Your instructions =
For the material that follows, return exactly the lines from the one with "rst, prop, msg) \" through the one with "localparam logic [2:0] KIND_PUSH_BACK", both ends included.

Records shown =

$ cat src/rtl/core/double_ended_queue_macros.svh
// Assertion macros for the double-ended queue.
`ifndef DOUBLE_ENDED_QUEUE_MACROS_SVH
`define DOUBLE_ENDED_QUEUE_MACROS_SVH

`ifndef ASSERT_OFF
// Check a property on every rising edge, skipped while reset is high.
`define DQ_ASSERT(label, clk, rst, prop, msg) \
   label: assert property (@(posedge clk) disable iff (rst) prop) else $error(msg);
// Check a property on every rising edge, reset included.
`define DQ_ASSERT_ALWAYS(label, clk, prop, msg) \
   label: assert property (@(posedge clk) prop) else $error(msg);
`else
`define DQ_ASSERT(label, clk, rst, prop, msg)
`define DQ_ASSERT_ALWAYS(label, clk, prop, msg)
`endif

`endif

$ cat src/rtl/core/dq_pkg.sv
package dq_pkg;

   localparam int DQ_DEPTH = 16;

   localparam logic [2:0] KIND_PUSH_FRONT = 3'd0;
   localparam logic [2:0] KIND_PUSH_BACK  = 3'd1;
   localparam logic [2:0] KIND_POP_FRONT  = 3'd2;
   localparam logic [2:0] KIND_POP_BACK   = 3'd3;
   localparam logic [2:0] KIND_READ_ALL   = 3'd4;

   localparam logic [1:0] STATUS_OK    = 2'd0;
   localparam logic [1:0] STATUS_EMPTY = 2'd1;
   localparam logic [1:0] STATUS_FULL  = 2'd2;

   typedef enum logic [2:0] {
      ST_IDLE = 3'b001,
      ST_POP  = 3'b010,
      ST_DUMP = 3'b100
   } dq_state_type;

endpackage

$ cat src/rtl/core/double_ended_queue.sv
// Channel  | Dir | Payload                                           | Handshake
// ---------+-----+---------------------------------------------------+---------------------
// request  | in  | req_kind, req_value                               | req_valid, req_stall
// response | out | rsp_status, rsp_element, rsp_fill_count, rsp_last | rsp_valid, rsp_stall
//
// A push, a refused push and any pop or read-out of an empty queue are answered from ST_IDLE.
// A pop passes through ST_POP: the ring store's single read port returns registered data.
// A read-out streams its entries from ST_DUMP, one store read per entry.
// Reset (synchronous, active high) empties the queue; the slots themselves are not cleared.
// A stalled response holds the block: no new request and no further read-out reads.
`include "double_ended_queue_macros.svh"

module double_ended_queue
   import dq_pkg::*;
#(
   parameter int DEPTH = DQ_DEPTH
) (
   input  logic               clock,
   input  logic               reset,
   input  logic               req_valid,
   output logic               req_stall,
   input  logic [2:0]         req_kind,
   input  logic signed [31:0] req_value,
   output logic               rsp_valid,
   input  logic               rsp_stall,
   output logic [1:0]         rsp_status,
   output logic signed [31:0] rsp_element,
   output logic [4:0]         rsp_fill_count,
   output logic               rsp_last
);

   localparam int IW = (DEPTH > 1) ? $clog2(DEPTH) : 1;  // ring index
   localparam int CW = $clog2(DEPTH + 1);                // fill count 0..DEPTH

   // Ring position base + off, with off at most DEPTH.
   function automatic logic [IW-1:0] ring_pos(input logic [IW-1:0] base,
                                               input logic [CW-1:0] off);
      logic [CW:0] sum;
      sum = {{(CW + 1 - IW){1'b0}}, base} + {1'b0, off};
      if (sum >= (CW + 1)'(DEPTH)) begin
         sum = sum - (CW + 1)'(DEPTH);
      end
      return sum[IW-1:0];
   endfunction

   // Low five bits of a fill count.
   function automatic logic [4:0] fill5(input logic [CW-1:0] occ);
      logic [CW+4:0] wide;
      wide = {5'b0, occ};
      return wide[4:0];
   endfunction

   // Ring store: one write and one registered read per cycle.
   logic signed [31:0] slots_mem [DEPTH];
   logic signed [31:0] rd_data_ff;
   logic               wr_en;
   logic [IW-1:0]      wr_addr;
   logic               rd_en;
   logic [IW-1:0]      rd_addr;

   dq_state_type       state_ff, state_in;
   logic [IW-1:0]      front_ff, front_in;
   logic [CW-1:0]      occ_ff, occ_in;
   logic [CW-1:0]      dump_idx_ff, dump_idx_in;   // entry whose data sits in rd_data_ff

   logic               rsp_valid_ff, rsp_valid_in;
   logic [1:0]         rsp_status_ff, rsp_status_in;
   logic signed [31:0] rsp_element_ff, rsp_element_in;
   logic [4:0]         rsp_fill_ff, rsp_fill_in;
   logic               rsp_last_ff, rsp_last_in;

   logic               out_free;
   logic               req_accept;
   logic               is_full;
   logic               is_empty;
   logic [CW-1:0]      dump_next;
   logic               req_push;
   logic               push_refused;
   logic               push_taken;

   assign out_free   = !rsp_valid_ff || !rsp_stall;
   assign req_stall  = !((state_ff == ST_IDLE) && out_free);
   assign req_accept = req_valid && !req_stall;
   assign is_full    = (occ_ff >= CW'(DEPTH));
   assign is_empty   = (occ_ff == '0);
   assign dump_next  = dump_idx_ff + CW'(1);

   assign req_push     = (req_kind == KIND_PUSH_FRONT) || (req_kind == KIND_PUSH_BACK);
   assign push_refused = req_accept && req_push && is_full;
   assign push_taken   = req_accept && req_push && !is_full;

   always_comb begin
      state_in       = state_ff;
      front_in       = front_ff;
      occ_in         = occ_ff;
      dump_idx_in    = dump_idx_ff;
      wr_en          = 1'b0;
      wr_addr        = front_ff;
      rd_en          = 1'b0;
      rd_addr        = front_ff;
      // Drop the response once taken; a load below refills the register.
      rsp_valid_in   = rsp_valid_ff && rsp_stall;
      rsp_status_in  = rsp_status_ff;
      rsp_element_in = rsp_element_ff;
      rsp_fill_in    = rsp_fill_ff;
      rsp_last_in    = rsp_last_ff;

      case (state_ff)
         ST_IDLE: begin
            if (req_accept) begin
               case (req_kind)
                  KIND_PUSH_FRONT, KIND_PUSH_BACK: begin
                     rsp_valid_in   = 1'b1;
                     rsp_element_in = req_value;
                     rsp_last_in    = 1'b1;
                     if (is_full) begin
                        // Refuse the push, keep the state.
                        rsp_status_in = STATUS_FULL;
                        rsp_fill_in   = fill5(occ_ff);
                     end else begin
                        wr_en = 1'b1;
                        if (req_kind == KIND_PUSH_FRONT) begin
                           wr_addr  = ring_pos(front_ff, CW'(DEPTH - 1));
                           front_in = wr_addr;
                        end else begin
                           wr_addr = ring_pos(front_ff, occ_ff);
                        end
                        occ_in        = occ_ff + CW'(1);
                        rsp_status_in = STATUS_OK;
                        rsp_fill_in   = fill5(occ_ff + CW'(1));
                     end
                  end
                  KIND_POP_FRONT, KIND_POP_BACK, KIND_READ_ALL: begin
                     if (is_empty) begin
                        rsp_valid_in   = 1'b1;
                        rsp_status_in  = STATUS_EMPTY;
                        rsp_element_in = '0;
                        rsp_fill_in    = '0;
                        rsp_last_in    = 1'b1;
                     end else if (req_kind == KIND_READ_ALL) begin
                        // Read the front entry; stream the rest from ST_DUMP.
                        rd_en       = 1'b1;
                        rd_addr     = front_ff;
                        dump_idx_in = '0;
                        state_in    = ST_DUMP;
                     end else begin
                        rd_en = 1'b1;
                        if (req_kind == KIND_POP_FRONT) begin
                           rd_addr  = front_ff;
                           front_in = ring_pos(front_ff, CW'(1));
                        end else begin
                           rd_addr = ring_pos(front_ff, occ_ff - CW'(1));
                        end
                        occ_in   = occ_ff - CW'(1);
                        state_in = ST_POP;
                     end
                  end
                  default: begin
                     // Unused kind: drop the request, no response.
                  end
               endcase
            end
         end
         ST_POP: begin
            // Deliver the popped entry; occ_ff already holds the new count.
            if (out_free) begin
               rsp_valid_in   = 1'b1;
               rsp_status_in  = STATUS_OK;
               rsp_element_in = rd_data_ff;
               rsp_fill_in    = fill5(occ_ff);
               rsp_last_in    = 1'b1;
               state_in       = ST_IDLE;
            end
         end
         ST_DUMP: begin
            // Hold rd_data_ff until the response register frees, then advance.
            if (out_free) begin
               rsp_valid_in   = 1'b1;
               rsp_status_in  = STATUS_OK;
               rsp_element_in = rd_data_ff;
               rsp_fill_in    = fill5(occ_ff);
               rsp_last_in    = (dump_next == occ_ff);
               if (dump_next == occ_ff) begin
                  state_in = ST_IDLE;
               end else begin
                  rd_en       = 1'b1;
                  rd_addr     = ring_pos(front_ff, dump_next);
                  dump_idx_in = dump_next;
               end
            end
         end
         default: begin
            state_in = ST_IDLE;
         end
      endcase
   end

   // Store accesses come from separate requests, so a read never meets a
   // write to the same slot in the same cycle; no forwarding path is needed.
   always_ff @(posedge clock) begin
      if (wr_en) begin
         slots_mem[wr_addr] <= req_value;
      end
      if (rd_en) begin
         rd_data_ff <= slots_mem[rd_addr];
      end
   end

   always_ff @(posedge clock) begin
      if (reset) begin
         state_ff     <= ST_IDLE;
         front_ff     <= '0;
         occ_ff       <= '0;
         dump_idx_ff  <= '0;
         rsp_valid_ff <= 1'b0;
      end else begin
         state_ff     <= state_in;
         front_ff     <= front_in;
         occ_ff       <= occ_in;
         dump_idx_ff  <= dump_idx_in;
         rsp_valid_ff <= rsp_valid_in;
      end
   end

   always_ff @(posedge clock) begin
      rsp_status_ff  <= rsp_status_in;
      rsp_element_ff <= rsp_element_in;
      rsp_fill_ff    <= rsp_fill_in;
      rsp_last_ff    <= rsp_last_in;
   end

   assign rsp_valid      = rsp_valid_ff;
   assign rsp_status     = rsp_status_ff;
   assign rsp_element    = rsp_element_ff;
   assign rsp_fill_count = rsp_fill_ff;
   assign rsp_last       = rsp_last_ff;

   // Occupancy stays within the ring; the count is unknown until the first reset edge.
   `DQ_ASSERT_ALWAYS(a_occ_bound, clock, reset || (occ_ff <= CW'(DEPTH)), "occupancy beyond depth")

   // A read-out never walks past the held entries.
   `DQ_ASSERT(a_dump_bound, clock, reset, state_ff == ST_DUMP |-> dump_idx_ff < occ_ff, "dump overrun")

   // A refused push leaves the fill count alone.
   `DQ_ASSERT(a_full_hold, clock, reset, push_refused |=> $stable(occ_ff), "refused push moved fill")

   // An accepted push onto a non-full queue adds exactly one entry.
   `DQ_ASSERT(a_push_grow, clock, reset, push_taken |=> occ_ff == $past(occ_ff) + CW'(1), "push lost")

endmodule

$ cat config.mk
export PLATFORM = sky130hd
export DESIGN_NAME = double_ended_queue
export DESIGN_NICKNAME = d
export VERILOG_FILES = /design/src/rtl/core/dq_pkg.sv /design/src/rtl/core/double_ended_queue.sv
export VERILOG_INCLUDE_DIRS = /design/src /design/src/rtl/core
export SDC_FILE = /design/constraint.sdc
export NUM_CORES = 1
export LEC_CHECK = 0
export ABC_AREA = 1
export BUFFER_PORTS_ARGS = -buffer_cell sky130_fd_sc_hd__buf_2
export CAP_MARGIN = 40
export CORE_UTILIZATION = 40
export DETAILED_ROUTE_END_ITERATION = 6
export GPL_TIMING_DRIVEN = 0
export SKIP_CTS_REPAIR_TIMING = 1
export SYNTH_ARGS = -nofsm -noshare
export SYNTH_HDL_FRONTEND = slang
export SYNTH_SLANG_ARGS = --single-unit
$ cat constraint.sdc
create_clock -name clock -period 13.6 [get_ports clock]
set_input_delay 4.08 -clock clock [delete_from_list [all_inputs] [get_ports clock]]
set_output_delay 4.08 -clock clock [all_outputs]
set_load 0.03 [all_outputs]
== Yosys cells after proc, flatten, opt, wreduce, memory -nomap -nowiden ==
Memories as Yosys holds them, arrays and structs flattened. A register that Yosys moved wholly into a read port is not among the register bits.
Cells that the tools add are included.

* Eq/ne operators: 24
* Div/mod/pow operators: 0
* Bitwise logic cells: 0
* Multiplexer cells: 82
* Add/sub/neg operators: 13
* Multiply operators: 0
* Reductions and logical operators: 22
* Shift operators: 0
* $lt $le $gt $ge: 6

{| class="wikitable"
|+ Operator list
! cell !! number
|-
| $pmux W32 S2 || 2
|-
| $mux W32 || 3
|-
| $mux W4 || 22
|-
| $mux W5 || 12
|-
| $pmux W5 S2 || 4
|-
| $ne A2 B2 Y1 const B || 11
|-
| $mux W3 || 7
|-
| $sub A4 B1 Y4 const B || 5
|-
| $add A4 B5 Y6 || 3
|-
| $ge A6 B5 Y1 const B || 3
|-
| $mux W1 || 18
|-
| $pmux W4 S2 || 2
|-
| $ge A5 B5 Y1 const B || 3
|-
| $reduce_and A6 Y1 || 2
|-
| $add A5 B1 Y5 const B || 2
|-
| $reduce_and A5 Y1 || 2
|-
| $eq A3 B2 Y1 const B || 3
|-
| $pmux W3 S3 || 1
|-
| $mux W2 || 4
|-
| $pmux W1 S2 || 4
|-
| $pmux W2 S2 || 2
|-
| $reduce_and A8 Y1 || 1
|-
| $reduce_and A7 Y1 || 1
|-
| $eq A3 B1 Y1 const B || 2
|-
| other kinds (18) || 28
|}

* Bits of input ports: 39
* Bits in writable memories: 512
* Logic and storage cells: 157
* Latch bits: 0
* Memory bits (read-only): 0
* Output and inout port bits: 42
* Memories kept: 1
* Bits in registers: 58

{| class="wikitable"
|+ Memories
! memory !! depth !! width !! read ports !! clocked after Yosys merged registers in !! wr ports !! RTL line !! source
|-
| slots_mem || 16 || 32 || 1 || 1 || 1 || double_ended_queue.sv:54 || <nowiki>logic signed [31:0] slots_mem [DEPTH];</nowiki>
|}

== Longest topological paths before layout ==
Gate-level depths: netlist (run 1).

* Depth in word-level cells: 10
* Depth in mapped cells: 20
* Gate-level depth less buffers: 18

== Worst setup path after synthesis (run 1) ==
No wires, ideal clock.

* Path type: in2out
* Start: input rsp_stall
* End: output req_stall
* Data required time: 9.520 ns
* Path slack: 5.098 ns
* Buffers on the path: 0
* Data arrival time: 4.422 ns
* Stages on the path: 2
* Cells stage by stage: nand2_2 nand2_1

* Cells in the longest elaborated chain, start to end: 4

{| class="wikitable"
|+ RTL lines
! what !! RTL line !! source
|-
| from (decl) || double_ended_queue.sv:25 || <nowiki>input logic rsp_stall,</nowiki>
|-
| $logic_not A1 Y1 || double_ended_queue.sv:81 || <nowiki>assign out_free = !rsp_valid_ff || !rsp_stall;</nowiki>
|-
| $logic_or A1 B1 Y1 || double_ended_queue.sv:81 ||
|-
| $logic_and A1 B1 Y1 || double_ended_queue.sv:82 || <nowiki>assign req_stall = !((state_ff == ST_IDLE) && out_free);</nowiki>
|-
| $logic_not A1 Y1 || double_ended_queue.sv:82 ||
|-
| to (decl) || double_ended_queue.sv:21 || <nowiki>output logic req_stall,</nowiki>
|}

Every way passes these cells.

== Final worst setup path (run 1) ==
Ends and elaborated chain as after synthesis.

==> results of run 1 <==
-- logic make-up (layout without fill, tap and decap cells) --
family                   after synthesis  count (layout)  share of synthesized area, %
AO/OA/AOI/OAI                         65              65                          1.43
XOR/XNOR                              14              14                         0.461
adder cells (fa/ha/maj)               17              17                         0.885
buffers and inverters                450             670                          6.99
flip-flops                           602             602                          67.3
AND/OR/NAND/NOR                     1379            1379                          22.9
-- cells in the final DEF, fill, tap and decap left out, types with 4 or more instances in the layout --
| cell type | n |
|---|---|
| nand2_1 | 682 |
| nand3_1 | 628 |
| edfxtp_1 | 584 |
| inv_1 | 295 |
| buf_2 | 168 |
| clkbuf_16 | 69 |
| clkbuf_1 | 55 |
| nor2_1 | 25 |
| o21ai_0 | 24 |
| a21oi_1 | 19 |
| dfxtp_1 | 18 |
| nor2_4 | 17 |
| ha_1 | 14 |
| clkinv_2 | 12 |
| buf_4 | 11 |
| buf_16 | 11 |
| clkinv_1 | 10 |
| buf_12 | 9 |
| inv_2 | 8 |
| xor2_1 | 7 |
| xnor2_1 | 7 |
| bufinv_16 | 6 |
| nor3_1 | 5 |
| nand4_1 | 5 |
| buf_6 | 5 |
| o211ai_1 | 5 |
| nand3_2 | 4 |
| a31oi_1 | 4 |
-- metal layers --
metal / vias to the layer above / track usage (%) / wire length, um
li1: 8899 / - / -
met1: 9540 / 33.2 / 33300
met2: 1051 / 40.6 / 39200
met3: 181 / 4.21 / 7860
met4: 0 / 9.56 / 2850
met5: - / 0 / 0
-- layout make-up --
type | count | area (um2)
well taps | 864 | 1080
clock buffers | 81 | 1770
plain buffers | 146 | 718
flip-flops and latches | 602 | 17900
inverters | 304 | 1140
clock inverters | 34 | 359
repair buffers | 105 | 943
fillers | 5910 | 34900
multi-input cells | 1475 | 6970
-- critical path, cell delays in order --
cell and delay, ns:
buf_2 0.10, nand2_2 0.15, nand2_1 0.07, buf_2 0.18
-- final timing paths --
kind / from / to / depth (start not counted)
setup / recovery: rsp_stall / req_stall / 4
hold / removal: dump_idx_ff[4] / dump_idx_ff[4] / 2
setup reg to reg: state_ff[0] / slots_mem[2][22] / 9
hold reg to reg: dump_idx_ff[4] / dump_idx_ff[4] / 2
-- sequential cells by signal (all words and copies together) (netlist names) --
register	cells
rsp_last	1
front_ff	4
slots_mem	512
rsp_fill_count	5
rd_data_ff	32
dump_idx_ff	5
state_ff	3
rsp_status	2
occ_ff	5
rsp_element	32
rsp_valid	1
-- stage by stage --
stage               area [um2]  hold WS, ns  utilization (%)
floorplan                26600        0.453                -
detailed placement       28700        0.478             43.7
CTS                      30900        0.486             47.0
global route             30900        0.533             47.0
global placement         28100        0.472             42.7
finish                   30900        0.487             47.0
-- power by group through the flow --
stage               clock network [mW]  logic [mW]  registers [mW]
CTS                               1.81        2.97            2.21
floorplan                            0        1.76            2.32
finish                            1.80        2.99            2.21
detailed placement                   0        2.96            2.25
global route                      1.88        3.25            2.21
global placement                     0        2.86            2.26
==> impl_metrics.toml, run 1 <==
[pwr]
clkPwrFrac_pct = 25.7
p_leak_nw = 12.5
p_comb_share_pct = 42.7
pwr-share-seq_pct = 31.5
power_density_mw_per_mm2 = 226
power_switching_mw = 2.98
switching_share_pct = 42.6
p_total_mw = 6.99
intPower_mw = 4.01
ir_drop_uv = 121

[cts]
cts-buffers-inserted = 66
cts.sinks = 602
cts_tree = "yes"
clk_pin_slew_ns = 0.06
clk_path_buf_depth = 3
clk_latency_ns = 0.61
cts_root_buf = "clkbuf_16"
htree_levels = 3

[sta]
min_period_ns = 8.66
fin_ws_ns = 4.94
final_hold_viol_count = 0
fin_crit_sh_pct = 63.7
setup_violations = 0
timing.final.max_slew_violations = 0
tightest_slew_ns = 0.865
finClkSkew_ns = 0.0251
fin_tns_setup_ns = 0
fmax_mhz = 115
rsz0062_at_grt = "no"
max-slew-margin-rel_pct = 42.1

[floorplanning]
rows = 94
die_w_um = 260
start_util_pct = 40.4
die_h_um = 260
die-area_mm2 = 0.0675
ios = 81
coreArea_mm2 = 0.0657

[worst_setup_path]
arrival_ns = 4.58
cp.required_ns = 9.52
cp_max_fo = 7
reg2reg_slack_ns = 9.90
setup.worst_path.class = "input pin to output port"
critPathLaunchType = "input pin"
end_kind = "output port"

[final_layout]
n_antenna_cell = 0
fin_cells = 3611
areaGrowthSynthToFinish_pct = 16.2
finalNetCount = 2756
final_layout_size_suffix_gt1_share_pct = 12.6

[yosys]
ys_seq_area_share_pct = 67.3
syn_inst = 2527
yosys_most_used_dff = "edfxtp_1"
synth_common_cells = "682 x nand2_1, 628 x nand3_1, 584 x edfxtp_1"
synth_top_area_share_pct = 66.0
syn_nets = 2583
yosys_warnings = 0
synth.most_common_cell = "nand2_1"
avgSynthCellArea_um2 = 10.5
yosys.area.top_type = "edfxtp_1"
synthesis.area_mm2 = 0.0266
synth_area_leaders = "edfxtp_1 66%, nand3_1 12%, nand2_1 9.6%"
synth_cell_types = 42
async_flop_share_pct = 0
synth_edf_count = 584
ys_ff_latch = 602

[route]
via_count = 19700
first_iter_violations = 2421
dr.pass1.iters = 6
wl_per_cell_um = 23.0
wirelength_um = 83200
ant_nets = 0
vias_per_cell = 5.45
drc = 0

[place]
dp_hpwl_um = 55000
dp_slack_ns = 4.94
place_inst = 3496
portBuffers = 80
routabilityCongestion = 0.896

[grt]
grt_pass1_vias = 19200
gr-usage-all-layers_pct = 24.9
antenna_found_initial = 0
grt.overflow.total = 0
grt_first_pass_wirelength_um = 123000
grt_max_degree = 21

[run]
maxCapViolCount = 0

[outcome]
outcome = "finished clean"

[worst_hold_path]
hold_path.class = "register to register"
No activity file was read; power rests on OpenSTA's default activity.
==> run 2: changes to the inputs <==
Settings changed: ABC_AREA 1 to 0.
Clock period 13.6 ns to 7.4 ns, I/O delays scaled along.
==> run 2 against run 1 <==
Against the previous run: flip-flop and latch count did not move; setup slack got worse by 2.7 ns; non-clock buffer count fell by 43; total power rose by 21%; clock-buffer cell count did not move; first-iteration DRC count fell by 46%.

Task solution =
`define DQ_ASSERT(label, clk, rst, prop, msg) \
   label: assert property (@(posedge clk) disable iff (rst) prop) else $error(msg);
// Check a property on every rising edge, reset included.
`define DQ_ASSERT_ALWAYS(label, clk, prop, msg) \
   label: assert property (@(posedge clk) prop) else $error(msg);
`else
`define DQ_ASSERT(label, clk, rst, prop, msg)
`define DQ_ASSERT_ALWAYS(label, clk, prop, msg)
`endif

`endif

$ cat src/rtl/core/dq_pkg.sv
package dq_pkg;

   localparam int DQ_DEPTH = 16;

   localparam logic [2:0] KIND_PUSH_FRONT = 3'd0;
   localparam logic [2:0] KIND_PUSH_BACK  = 3'd1;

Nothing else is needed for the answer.